• _What the task requires_:
Would you repeat every line of the data exactly?

### Excerpted data ###

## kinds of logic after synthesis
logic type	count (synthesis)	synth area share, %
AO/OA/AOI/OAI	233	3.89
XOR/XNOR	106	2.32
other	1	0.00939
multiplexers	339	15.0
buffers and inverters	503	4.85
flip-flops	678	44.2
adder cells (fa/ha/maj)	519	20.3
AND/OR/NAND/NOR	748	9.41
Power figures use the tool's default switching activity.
File: config.mk
export PLATFORM = sky130hd
export DESIGN_NAME = quadratic_probe_hash_set_unit
export DESIGN_NICKNAME = d
export VERILOG_FILES = /design/src/rtl/hps_pkg.sv /design/src/rtl/hps_fifo.sv /design/src/rtl/hps_front.sv /design/src/rtl/hps_back.sv /design/src/rtl/quadratic_probe_hash_set_unit.sv
export SDC_FILE = /design/constraint.sdc
export NUM_CORES = 2
export LEC_CHECK = 0
export BUFFER_PORTS_ARGS = -buffer_cell sky130_fd_sc_hd__buf_4
export CAP_MARGIN = 20
export CORE_ASPECT_RATIO = 1.2
export CORE_UTILIZATION = 50
export CTS_CLUSTER_SIZE = 25
export DETAILED_ROUTE_END_ITERATION = 12
export PLACE_DENSITY = 0.63
export SLEW_MARGIN = 20
export SYNTH_ARGS = -nofsm -noshare
export SYNTH_HDL_FRONTEND = slang
export SYNTH_SLANG_ARGS = --single-unit
File: constraint.sdc
create_clock -name clk -period 12.08 [get_ports clk]
set_input_delay 1.208 -clock clk [delete_from_list [all_inputs] [get_ports clk]]
set_output_delay 1.208 -clock clk [all_outputs]
set_load 0.01 [all_outputs]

###

• _Your response_:
## kinds of logic after synthesis
logic type	count (synthesis)	synth area share, %
AO/OA/AOI/OAI	233	3.89
XOR/XNOR	106	2.32
other	1	0.00939
multiplexers	339	15.0
buffers and inverters	503	4.85
flip-flops	678	44.2
adder cells (fa/ha/maj)	519	20.3
AND/OR/NAND/NOR	748	9.41
Power figures use the tool's default switching activity.
File: config.mk
export PLATFORM = sky130hd
export DESIGN_NAME = quadratic_probe_hash_set_unit
export DESIGN_NICKNAME = d
export VERILOG_FILES = /design/src/rtl/hps_pkg.sv /design/src/rtl/hps_fifo.sv /design/src/rtl/hps_front.sv /design/src/rtl/hps_back.sv /design/src/rtl/quadratic_probe_hash_set_unit.sv
export SDC_FILE = /design/constraint.sdc
export NUM_CORES = 2
export LEC_CHECK = 0
export BUFFER_PORTS_ARGS = -buffer_cell sky130_fd_sc_hd__buf_4
export CAP_MARGIN = 20
export CORE_ASPECT_RATIO = 1.2
export CORE_UTILIZATION = 50
export CTS_CLUSTER_SIZE = 25
export DETAILED_ROUTE_END_ITERATION = 12
export PLACE_DENSITY = 0.63
export SLEW_MARGIN = 20
export SYNTH_ARGS = -nofsm -noshare
export SYNTH_HDL_FRONTEND = slang
export SYNTH_SLANG_ARGS = --single-unit
File: constraint.sdc
create_clock -name clk -period 12.08 [get_ports clk]
set_input_delay 1.208 -clock clk [delete_from_list [all_inputs] [get_ports clk]]
set_output_delay 1.208 -clock clk [all_outputs]
set_load 0.01 [all_outputs]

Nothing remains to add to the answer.